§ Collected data
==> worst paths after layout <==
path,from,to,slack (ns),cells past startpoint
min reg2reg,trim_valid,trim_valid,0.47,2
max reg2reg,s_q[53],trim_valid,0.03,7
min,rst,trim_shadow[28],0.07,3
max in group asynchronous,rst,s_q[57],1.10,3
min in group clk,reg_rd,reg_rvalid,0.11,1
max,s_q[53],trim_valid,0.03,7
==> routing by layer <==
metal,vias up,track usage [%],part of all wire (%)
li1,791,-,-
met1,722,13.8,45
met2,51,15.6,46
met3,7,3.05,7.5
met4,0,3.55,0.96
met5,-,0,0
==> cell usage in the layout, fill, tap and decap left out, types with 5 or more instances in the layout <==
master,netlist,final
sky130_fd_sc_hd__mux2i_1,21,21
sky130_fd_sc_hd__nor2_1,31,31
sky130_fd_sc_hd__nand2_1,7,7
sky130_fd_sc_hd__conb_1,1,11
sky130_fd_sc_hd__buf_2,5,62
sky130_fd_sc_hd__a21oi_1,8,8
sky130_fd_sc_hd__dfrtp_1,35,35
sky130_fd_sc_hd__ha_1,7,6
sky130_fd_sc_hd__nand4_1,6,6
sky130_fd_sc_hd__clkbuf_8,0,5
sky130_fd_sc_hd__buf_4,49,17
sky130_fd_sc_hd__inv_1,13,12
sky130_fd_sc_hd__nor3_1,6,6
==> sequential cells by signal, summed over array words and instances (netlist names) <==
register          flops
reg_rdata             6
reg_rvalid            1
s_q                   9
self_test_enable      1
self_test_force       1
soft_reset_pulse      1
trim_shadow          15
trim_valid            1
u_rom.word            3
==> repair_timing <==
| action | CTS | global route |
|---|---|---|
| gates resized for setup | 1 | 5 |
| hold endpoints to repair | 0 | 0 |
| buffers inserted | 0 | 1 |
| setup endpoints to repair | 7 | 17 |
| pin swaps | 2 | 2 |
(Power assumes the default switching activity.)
## src/clk_pwr_pkg.sv

```systemverilog
// Purpose: Shared constants, types and register map for clock and power-down control
// Assumes: AXI4-Lite register access, 32-bit data, one byte of data per register
// Notes:   Printed register offsets are indexes; byte address is index times four
// Summary of operation
// - High-speed oscillator disable bit set stops the crystal oscillator and PLL.
// - Keypad clock disable bit set gates off the keypad logic clock.
// - Card clock disable bit set gates off the smart card logic clock.
// - USB clock disable bit set gates off the USB logic clock.
// - RTC uses slow oscillator when enabled, else a clock from main oscillator.
// - VCO clock is (multiplier field times two plus four) times crystal; reset two.
// - CPU clock equals VCO clock divided by twice (divider field plus one).
// - Divider field resets to 0x0C, giving about 3.6923 MHz.
// - Current CPU clock is driven onto a dedicated output pin.
// - Power-down request stops every clock except the slow oscillator.
// - Analog circuits shut down 32 CPU clocks after the power-down request.
// - In power-down, wake sources are ORed and routed via delay to interrupt zero.
// - Wake interrupt restores power to all sections and restarts clocks.
// - After restart, 512 CPU clocks elapse before interrupt zero asserts.
// - Any read of wake interrupt control register clears the wake routing bit; here a write to it in the same cycle keeps the written value.
// - Power-down request overrides individual power control bits while set.
// - RTC keeps running in power-down when clocked from slow oscillator.

package clk_pwr_pkg;

  // ==========================================================================
  // Register map
  localparam int          ADDR_W          = 18;
  localparam logic [15:0] IDX_MCLK_CTL    = 16'h008F;
  localparam logic [15:0] IDX_WAKE_CTL    = 16'hFF94;
  localparam logic [15:0] IDX_CPU_DIV     = 16'hFFA1;
  localparam logic [15:0] IDX_MISC_CTL0   = 16'hFFF1;
  localparam logic [15:0] IDX_CLK_STATUS  = 16'hFFF2;

  localparam logic [7:0]  RST_MCLK_CTL    = 8'h0A;
  localparam logic [7:0]  RST_WAKE_CTL    = 8'h00;
  localparam logic [5:0]  RST_CPU_DIV     = 6'h0C;
  localparam logic [7:0]  RST_MISC_CTL0   = 8'h00;

  // ==========================================================================
  // Field positions
  localparam int MC_HS_OSC_DIS   = 7;
  localparam int MC_KEYPAD_DIS   = 6;
  localparam int MC_CARD_DIS     = 5;
  localparam int MC_USB_DIS      = 4;
  localparam int MC_SLOW_OSC_DIS = 3;
  localparam int MC_MULT_LSB     = 0;
  localparam int WC_ROUTE_SEL    = 7;
  localparam int WC_RTC_IEN      = 5;
  localparam int WC_RTC_FLAG     = 4;
  localparam int WC_USB_IEN      = 3;
  localparam int WC_USB_FLAG     = 2;
  localparam int WC_KP_IEN       = 1;
  localparam int WC_KP_FLAG      = 0;
  localparam int MISC_PD_REQ     = 7;

  // Wake source bit order on the wake input
  localparam int WK_USR  = 0;
  localparam int WK_CARD = 1;
  localparam int WK_USB  = 2;
  localparam int WK_RTC  = 3;
  localparam int WK_KP   = 4;
  localparam int WAKE_N  = 5;

  // ==========================================================================
  // Timing in CPU clock cycles
  localparam logic [9:0] PD_DELAY_CYC   = 10'h020;
  localparam logic [9:0] WAKE_DELAY_CYC = 10'h200;

  localparam logic [1:0] RESP_OKAY   = 2'b00;
  localparam logic [1:0] RESP_SLVERR = 2'b10;

  typedef enum logic [1:0] {ST_RUN, ST_PD_WAIT, ST_PD_OFF, ST_WAKE_DELAY} pd_state_t;

  typedef struct packed {
    logic              awvalid;
    logic [ADDR_W-1:0] awaddr;
    logic              wvalid;
    logic [31:0]       wdata;
    logic [3:0]        wstrb;
    logic              bready;
    logic              arvalid;
    logic [ADDR_W-1:0] araddr;
    logic              rready;
  } axil_req_t;

  typedef struct packed {
    logic        awready;
    logic        wready;
    logic        bvalid;
    logic [1:0]  bresp;
    logic        arready;
    logic        rvalid;
    logic [31:0] rdata;
    logic [1:0]  rresp;
  } axil_rsp_t;

  typedef struct packed {
    logic keypad_clk_en;
    logic card_clk_en;
    logic usb_clk_en;
    logic rtc_clk_en;
    logic rtc_clk_from_main;
    logic slow_osc_en;
    logic osc_pll_en;
    logic ref_bias_en;
  } clk_gate_t;

endpackage : clk_pwr_pkg

```

## src/cpu_clk_divider.sv

```systemverilog
// Purpose: Divides the VCO-rate clock down to the CPU clock
// Assumes: mclk stands for the VCO clock; div never below two
// Notes:   Output period is 2*(div+1) mclk cycles; stops low when run is low

`timescale 1ns/1ns

module cpu_clk_divider
  import clk_pwr_pkg::*;
(
  input  wire logic       mclk,
  input  wire logic       rst_b,
  input  wire logic       ce,
  input  wire logic       run,
  input  wire logic [5:0] div,
  output logic            tick,
  output logic            clk_out
);

  logic [5:0] count_r;
  logic       clk_r;
  wire        wrap = (count_r >= div);

  // ==========================================================================
  // Half-period counter, compare with >= so a lowered divider never overruns
  always_ff @(posedge mclk) begin
    if (!rst_b) begin
      count_r <= 6'h00;
      clk_r   <= 1'b0;
    end else if (ce) begin
      if (!run) begin
        count_r <= 6'h00;
        clk_r   <= 1'b0;
      end else if (wrap) begin
        count_r <= 6'h00;
        clk_r   <= ~clk_r;
      end else begin
        count_r <= count_r + 6'h01;
      end
    end
  end

  assign tick    = ce & run & wrap & ~clk_r;
  assign clk_out = clk_r;

endmodule : cpu_clk_divider

```

## src/clk_pwr_ctrl.sv

```systemverilog
// Purpose: Clock gating, CPU clock division and power-down sequencing
// Assumes: Crystal oscillator and PLL are analog and driven by the enables here
// Notes:   Wake sources come from other domains and are synchronised
//
// Register access over AXI4-Lite was left to the implementer.

`timescale 1ns/1ns

module clk_pwr_ctrl
  import clk_pwr_pkg::*;
(
  input  wire logic        mclk,
  input  wire logic        rst_b,
  input  wire logic        ce,
  input  wire axil_req_t   axi_req,
  output axil_rsp_t        axi_rsp,
  input  wire logic [4:0]  wake_src,
  output clk_gate_t        gates,
  output logic [2:0]       vco_mult_sel,
  output logic             cpu_clock_out,
  output logic             cpu_clk_en,
  output logic             power_down_active,
  output logic             ext_irq_zero
);

  // ==========================================================================
  // Address decode helper, shared by read and write paths
  function automatic logic reg_hit(input logic [ADDR_W-1:0] addr, input logic [15:0] idx);
    reg_hit = (addr == {idx, 2'b00});
  endfunction : reg_hit

  // ==========================================================================
  // Register state
  logic [7:0]  mclk_ctl_r;
  logic [5:0]  cpu_clk_div;
  logic        wake_route_sel;
  logic        rtc_irq_enable;
  logic        usb_irq_enable;
  logic        keypad_irq_enable;
  logic        power_down_req;

  pd_state_t   state_r;
  pd_state_t   state_nxt;
  logic [9:0]  cnt_r;
  logic [9:0]  cnt_nxt;
  logic        irq_r;

  // Bus channel state
  logic              aw_got_r;
  logic              w_got_r;
  logic [ADDR_W-1:0] awaddr_r;
  logic [7:0]        wbyte_r;
  logic              wlane_r;
  logic              bvalid_r;
  logic [1:0]        bresp_r;
  logic              rvalid_r;
  logic [31:0]       rdata_r;
  logic [1:0]        rresp_r;

  // ==========================================================================
  // Wake source synchroniser: three stages, change accepted when last two agree
  logic [WAKE_N-1:0] wk_s1_r;
  logic [WAKE_N-1:0] wk_s2_r;
  logic [WAKE_N-1:0] wk_s3_r;
  logic [WAKE_N-1:0] wake_lvl_r;

  always_ff @(posedge mclk) begin
    if (!rst_b) begin
      wk_s1_r    <= '0;
      wk_s2_r    <= '0;
      wk_s3_r    <= '0;
      wake_lvl_r <= '0;
    end else if (ce) begin
      wk_s1_r    <= wake_src;
      wk_s2_r    <= wk_s1_r;
      wk_s3_r    <= wk_s2_r;
      wake_lvl_r <= (wk_s2_r & wk_s3_r) | (wake_lvl_r & (wk_s2_r | wk_s3_r));
    end
  end

  // All sources ORed onto the single wake path, only when routing is armed
  wire wake_any = wake_route_sel & (|wake_lvl_r);

  // ==========================================================================
  // CPU clock divider
  wire pd_on      = (state_r != ST_RUN);
  wire analog_off = (state_r == ST_PD_OFF);
  wire hs_osc_off = mclk_ctl_r[MC_HS_OSC_DIS] & ~pd_on;
  wire cpu_run    = ~analog_off & ~hs_osc_off;
  wire cpu_tick;
  wire cpu_clk_raw;

  cpu_clk_divider u_div (
    .mclk    (mclk),
    .rst_b   (rst_b),
    .ce      (ce),
    .run     (cpu_run),
    .div     (cpu_clk_div),
    .tick    (cpu_tick),
    .clk_out (cpu_clk_raw)
  );

  assign cpu_clock_out = cpu_clk_raw;
  assign cpu_clk_en    = cpu_tick;

  // ==========================================================================
  // Power-down sequencer
  wire cnt_last_pd   = (cnt_r == PD_DELAY_CYC - 10'h001);
  wire cnt_last_wake = (cnt_r == WAKE_DELAY_CYC - 10'h001);
  wire seq_done      = (state_r == ST_WAKE_DELAY) & cpu_tick & cnt_last_wake;

  always_comb begin
    state_nxt = state_r;
    cnt_nxt   = cnt_r;
    unique case (state_r)
      ST_RUN: begin
        cnt_nxt = 10'h000;
        if (power_down_req) begin
          state_nxt = ST_PD_WAIT;
        end
      end
      ST_PD_WAIT: begin
        if (cpu_tick) begin
          if (cnt_last_pd) begin
            state_nxt = ST_PD_OFF;
            cnt_nxt   = 10'h000;
          end else begin
            cnt_nxt = cnt_r + 10'h001;
          end
        end
      end
      ST_PD_OFF: begin
        cnt_nxt = 10'h000;
        if (wake_any) begin
          state_nxt = ST_WAKE_DELAY;
        end
      end
      ST_WAKE_DELAY: begin
        if (cpu_tick) begin
          if (cnt_last_wake) begin
            state_nxt = ST_RUN;
            cnt_nxt   = 10'h000;
          end else begin
            cnt_nxt = cnt_r + 10'h001;
          end
        end
      end
    endcase
  end

  always_ff @(posedge mclk) begin
    if (!rst_b) begin
      state_r <= ST_RUN;
      cnt_r   <= 10'h000;
    end else if (ce) begin
      state_r <= state_nxt;
      cnt_r   <= cnt_nxt;
    end
  end

  // ==========================================================================
  // Bus decode
  wire aw_take  = axi_req.awvalid & ~aw_got_r & ~bvalid_r;
  wire w_take   = axi_req.wvalid & ~w_got_r & ~bvalid_r;
  wire wr_go    = aw_got_r & w_got_r;
  wire ar_take  = axi_req.arvalid & ~rvalid_r;

  wire wr_mclk  = wr_go & wlane_r & reg_hit(awaddr_r, IDX_MCLK_CTL);
  wire wr_wake  = wr_go & wlane_r & reg_hit(awaddr_r, IDX_WAKE_CTL);
  wire wr_div   = wr_go & wlane_r & reg_hit(awaddr_r, IDX_CPU_DIV);
  wire wr_misc  = wr_go & wlane_r & reg_hit(awaddr_r, IDX_MISC_CTL0);
  wire wr_map   = reg_hit(awaddr_r, IDX_MCLK_CTL) | reg_hit(awaddr_r, IDX_WAKE_CTL)
                | reg_hit(awaddr_r, IDX_CPU_DIV)  | reg_hit(awaddr_r, IDX_MISC_CTL0)
                | reg_hit(awaddr_r, IDX_CLK_STATUS);

  wire rd_mclk  = reg_hit(axi_req.araddr, IDX_MCLK_CTL);
  wire rd_wake  = reg_hit(axi_req.araddr, IDX_WAKE_CTL);
  wire rd_div   = reg_hit(axi_req.araddr, IDX_CPU_DIV);
  wire rd_misc  = reg_hit(axi_req.araddr, IDX_MISC_CTL0);
  wire rd_stat  = reg_hit(axi_req.araddr, IDX_CLK_STATUS);
  wire rd_map   = rd_mclk | rd_wake | rd_div | rd_misc | rd_stat;

  // Flags read back as the synchronised source levels
  wire [7:0] wake_ctl_val = {wake_route_sel, 1'b0,
                             rtc_irq_enable, wake_lvl_r[WK_RTC],
                             usb_irq_enable, wake_lvl_r[WK_USB],
                             keypad_irq_enable, wake_lvl_r[WK_KP]};
  wire [7:0] status_val   = {4'h0, irq_r, (state_r == ST_WAKE_DELAY), analog_off, pd_on};
  wire [7:0] rd_byte      = rd_mclk ? mclk_ctl_r
                          : rd_wake ? wake_ctl_val
                          : rd_div  ? {2'b00, cpu_clk_div}
                          : rd_misc ? {power_down_req, 7'h00}
                          : rd_stat ? status_val
                          : 8'h00;

  // ==========================================================================
  // Write and read channels
  always_ff @(posedge mclk) begin
    if (!rst_b) begin
      aw_got_r <= 1'b0;
      w_got_r  <= 1'b0;
      awaddr_r <= '0;
      wbyte_r  <= 8'h00;
      wlane_r  <= 1'b0;
      bvalid_r <= 1'b0;
      bresp_r  <= RESP_OKAY;
    end else if (ce) begin
      if (aw_take) begin
        aw_got_r <= 1'b1;
        awaddr_r <= axi_req.awaddr;
      end
      if (w_take) begin
        w_got_r <= 1'b1;
        wbyte_r <= axi_req.wdata[7:0];
        wlane_r <= axi_req.wstrb[0];
      end
      if (wr_go) begin
        aw_got_r <= 1'b0;
        w_got_r  <= 1'b0;
        bvalid_r <= 1'b1;
        bresp_r  <= wr_map ? RESP_OKAY : RESP_SLVERR;
      end else if (bvalid_r & axi_req.bready) begin
        bvalid_r <= 1'b0;
      end
    end
  end

  always_ff @(posedge mclk) begin
    if (!rst_b) begin
      rvalid_r <= 1'b0;
      rdata_r  <= 32'h0000_0000;
      rresp_r  <= RESP_OKAY;
    end else if (ce) begin
      if (ar_take) begin
        rvalid_r <= 1'b1;
        rdata_r  <= {24'h00_0000, rd_byte};
        rresp_r  <= rd_map ? RESP_OKAY : RESP_SLVERR;
      end else if (rvalid_r & axi_req.rready) begin
        rvalid_r <= 1'b0;
      end
    end
  end

  // Ready follows ce so that nothing is offered as taken while the state is frozen
  assign axi_rsp.awready = ce & ~aw_got_r & ~bvalid_r;
  assign axi_rsp.wready  = ce & ~w_got_r & ~bvalid_r;
  assign axi_rsp.bvalid  = bvalid_r;
  assign axi_rsp.bresp   = bresp_r;
  assign axi_rsp.arready = ce & ~rvalid_r;
  assign axi_rsp.rvalid  = rvalid_r;
  assign axi_rsp.rdata   = rdata_r;
  assign axi_rsp.rresp   = rresp_r;

  // ==========================================================================
  // Control registers
  always_ff @(posedge mclk) begin
    if (!rst_b) begin
      mclk_ctl_r  <= RST_MCLK_CTL;
      cpu_clk_div <= RST_CPU_DIV;
    end else if (ce) begin
      if (wr_mclk) begin
        mclk_ctl_r <= wbyte_r;
      end
      // Values of zero or one are stored as written; the divider would run too fast
      if (wr_div) begin
        cpu_clk_div <= wbyte_r[5:0];
      end
    end
  end

  wire rd_wake_take = ar_take & rd_wake;

  always_ff @(posedge mclk) begin
    if (!rst_b) begin
      wake_route_sel    <= RST_WAKE_CTL[WC_ROUTE_SEL];
      rtc_irq_enable    <= RST_WAKE_CTL[WC_RTC_IEN];
      usb_irq_enable    <= RST_WAKE_CTL[WC_USB_IEN];
      keypad_irq_enable <= RST_WAKE_CTL[WC_KP_IEN];
    end else if (ce) begin
      // A write in the same cycle as a read keeps the written value
      if (wr_wake) begin
        wake_route_sel    <= wbyte_r[WC_ROUTE_SEL];
        rtc_irq_enable    <= wbyte_r[WC_RTC_IEN];
        usb_irq_enable    <= wbyte_r[WC_USB_IEN];
        keypad_irq_enable <= wbyte_r[WC_KP_IEN];
      end else if (rd_wake_take) begin
        wake_route_sel <= 1'b0;
      end
    end
  end

  // Request self-clears when the wake delay expires; software cannot cancel mid-sequence
  always_ff @(posedge mclk) begin
    if (!rst_b) begin
      power_down_req <= RST_MISC_CTL0[MISC_PD_REQ];
    end else if (ce) begin
      if (wr_misc & wbyte_r[MISC_PD_REQ]) begin
        power_down_req <= 1'b1;
      end else if (seq_done) begin
        power_down_req <= 1'b0;
      end
    end
  end

  // Interrupt stays low through the whole wake delay, then holds until the wake control register is read or power-down is requested again
  always_ff @(posedge mclk) begin
    if (!rst_b) begin
      irq_r <= 1'b0;
    end else if (ce) begin
      if (seq_done) begin
        irq_r <= 1'b1;
      end else if (rd_wake_take | power_down_req) begin
        irq_r <= 1'b0;
      end
    end
  end

  // ==========================================================================
  // Clock gates and analog enables, registered
  clk_gate_t gates_nxt;
  clk_gate_t gates_r;

  always_comb begin
    gates_nxt.keypad_clk_en     = ~pd_on & ~mclk_ctl_r[MC_KEYPAD_DIS];
    gates_nxt.card_clk_en       = ~pd_on & ~mclk_ctl_r[MC_CARD_DIS];
    gates_nxt.usb_clk_en        = ~pd_on & ~mclk_ctl_r[MC_USB_DIS];
    gates_nxt.slow_osc_en       = ~mclk_ctl_r[MC_SLOW_OSC_DIS];
    gates_nxt.rtc_clk_from_main = mclk_ctl_r[MC_SLOW_OSC_DIS];
    // Main-derived RTC clock dies with the oscillator; slow oscillator keeps it alive
    gates_nxt.rtc_clk_en        = ~mclk_ctl_r[MC_SLOW_OSC_DIS] | ~analog_off;
    gates_nxt.osc_pll_en        = ~analog_off & ~hs_osc_off;
    gates_nxt.ref_bias_en       = ~analog_off;
  end

  always_ff @(posedge mclk) begin
    if (!rst_b) begin
      gates_r      <= '0;
      vco_mult_sel <= RST_MCLK_CTL[MC_MULT_LSB +: 3];
    end else if (ce) begin
      gates_r      <= gates_nxt;
      vco_mult_sel <= mclk_ctl_r[MC_MULT_LSB +: 3];
    end
  end

  assign gates             = gates_r;
  assign power_down_active = pd_on;
  assign ext_irq_zero      = irq_r;

endmodule : clk_pwr_ctrl

```

## config.mk

```make
export PLATFORM = sky130hd
export DESIGN_NAME = clk_pwr_ctrl
export DESIGN_NICKNAME = d
export VERILOG_FILES = /design/src/clk_pwr_pkg.sv /design/src/cpu_clk_divider.sv /design/src/clk_pwr_ctrl.sv
export SDC_FILE = /design/constraint.sdc
export NUM_CORES = 1
export LEC_CHECK = 0
export ABC_AREA = 1
export BUFFER_PORTS_ARGS = -buffer_cell sky130_fd_sc_hd__buf_2
export CORE_AREA = 2 2 115 117
export CTS_BUF_LIST = sky130_fd_sc_hd__clkbuf_16
export DETAILED_ROUTE_END_ITERATION = 10
export DIE_AREA = 0 0 117 119
export PLACE_DENSITY = 0.68
export SETUP_SLACK_MARGIN = 0.3
export SYNTH_ARGS = -nofsm -noshare
export SYNTH_HDL_FRONTEND = slang
export SYNTH_SLANG_ARGS = --single-unit
```

## constraint.sdc

```tcl
create_clock -name mclk -period 3.3 [get_ports mclk]
set_input_delay 0.165 -clock mclk [delete_from_list [all_inputs] [get_ports mclk]]
set_output_delay 0.165 -clock mclk [all_outputs]
set_load 0.01 [all_outputs]
```
==> config.mk <==
export PLATFORM = sky130hd
export DESIGN_NAME = xoc_ctrl
export DESIGN_NICKNAME = d
export VERILOG_FILES = /design/src/verilog/xoc_pkg.sv /design/src/verilog/xoc_ctrl.sv /design/src/verilog/xoc_startup.sv
export VERILOG_INCLUDE_DIRS = /design/src /design/src/verilog
export SDC_FILE = /design/constraint.sdc
export NUM_CORES = 1
export LEC_CHECK = 0
export ABC_AREA = 1
export ABC_CLOCK_PERIOD_IN_PS = 3600
export BUFFER_PORTS_ARGS = -buffer_cell sky130_fd_sc_hd__clkbuf_2
export CAP_MARGIN = 0
export CORE_UTILIZATION = 59
export CTS_BUF_LIST = sky130_fd_sc_hd__clkbuf_8
export CTS_CLUSTER_DIAMETER = 30
export DETAILED_ROUTE_END_ITERATION = 8
export PLACE_DENSITY_LB_ADDON = 0.2
export RECOVER_POWER = 25
export SETUP_SLACK_MARGIN = 0.1
export SLEW_MARGIN = 0
export SYNTH_ARGS = -nofsm -noshare
export SYNTH_HDL_FRONTEND = slang
export SYNTH_SLANG_ARGS = --single-unit
==> constraint.sdc <==
create_clock -name CLK_SYS -period 3.6 [get_ports CLK_SYS]
set_input_delay 0.18 -clock CLK_SYS [delete_from_list [all_inputs] [get_ports CLK_SYS]]
set_output_delay 0.18 -clock CLK_SYS [all_outputs]
set_load 0.005 [all_outputs]
==> src/verilog/xoc_defs.svh <==
// constants for the crystal oscillator control block
`ifndef XOC_DEFS_SVH
`define XOC_DEFS_SVH

// ---------------------------------------------------------------
// register byte addresses
// ---------------------------------------------------------------
`define XOC_ADDR_W 12
`define XOC_ADDR_FLAG 12'h000
`define XOC_ADDR_MASK 12'h004
`define XOC_ADDR_STATUS 12'h00c
`define XOC_ADDR_MAIN 12'h010
`define XOC_ADDR_SLOW 12'h014

// ---------------------------------------------------------------
// reset values and writable bits
// ---------------------------------------------------------------
`define XOC_MAIN_RESET 16'h0080
`define XOC_SLOW_RESET 16'h0080
`define XOC_MAIN_WMASK 16'h0fc6
`define XOC_SLOW_WMASK 16'h17ee

// ---------------------------------------------------------------
// field positions
// ---------------------------------------------------------------
`define XOC_B_AGC 11
`define XOC_F_GAIN 10:8
`define XOC_B_FREEZE 12
`define XOC_F_STARTUP 10:8
`define XOC_B_RUN_ON_REQUEST 7
`define XOC_B_STANDBY 6
`define XOC_B_AMP 5
`define XOC_B_OUT32 3
`define XOC_B_XTAL 2
`define XOC_B_EN 1

// ---------------------------------------------------------------
// gain codes, start-up lengths in low-power cycles, sync length
// ---------------------------------------------------------------
`define XOC_GAIN_MAX 3'h4
`define XOC_SU_W 18
`define XOC_SU_LEN0 18'h00001
`define XOC_SU_LEN1 18'h00020
`define XOC_SU_LEN2 18'h00800
`define XOC_SU_LEN3 18'h01000
`define XOC_SU_LEN4 18'h04000
`define XOC_SU_LEN5 18'h08000
`define XOC_SU_LEN6 18'h10000
`define XOC_SU_LEN7 18'h20000
`define XOC_SYNC_LAST 2'h2
`define XOC_NUM_EVT 6
`define XOC_NUM_PIN 3

`endif

==> src/verilog/xoc_pkg.sv <==
// types shared by the crystal oscillator control block
package xoc_pkg;

   // start-up sequencer states, one-hot
   typedef enum logic [3:0] {
      XOC_ST_IDLE  = 4'b0001,
      XOC_ST_COUNT = 4'b0010,
      XOC_ST_SYNC  = 4'b0100,
      XOC_ST_READY = 4'b1000
   } xoc_state_t;

   // what one start-up sequencer needs each cycle
   typedef struct packed {
      logic run;
      logic ulp_tick;
      logic osc_tick;
      logic [17:0] length;
   } xoc_start_req_t;

endpackage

§ TASK
Every line of the data above that includes "length" should be listed.

§ ANSWER BELOW
// gain codes, start-up lengths in low-power cycles, sync length
      logic [17:0] length;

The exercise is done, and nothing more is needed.